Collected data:
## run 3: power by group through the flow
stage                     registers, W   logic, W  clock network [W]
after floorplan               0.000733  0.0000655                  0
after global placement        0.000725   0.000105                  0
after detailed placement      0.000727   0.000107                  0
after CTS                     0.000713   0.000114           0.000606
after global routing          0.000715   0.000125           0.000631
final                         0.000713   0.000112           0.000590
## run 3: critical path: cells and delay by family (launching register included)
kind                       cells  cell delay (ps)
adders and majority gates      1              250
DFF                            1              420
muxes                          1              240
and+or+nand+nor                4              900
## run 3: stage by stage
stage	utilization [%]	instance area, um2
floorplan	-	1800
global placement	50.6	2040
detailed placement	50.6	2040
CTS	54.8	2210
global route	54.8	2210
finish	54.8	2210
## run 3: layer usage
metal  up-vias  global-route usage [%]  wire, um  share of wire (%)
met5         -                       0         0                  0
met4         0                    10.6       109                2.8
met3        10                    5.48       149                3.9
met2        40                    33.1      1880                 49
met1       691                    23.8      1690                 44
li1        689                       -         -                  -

### What the task asks
Every line above must be repeated exactly as it appears.

### Reply
## run 3: power by group through the flow
stage                     registers, W   logic, W  clock network [W]
after floorplan               0.000733  0.0000655                  0
after global placement        0.000725   0.000105                  0
after detailed placement      0.000727   0.000107                  0
after CTS                     0.000713   0.000114           0.000606
after global routing          0.000715   0.000125           0.000631
final                         0.000713   0.000112           0.000590
## run 3: critical path: cells and delay by family (launching register included)
kind                       cells  cell delay (ps)
adders and majority gates      1              250
DFF                            1              420
muxes                          1              240
and+or+nand+nor                4              900
## run 3: stage by stage
stage	utilization [%]	instance area, um2
floorplan	-	1800
global placement	50.6	2040
detailed placement	50.6	2040
CTS	54.8	2210
global route	54.8	2210
finish	54.8	2210
## run 3: layer usage
metal  up-vias  global-route usage [%]  wire, um  share of wire (%)
met5         -                       0         0                  0
met4         0                    10.6       109                2.8
met3        10                    5.48       149                3.9
met2        40                    33.1      1880                 49
met1       691                    23.8      1690                 44
li1        689                       -         -                  -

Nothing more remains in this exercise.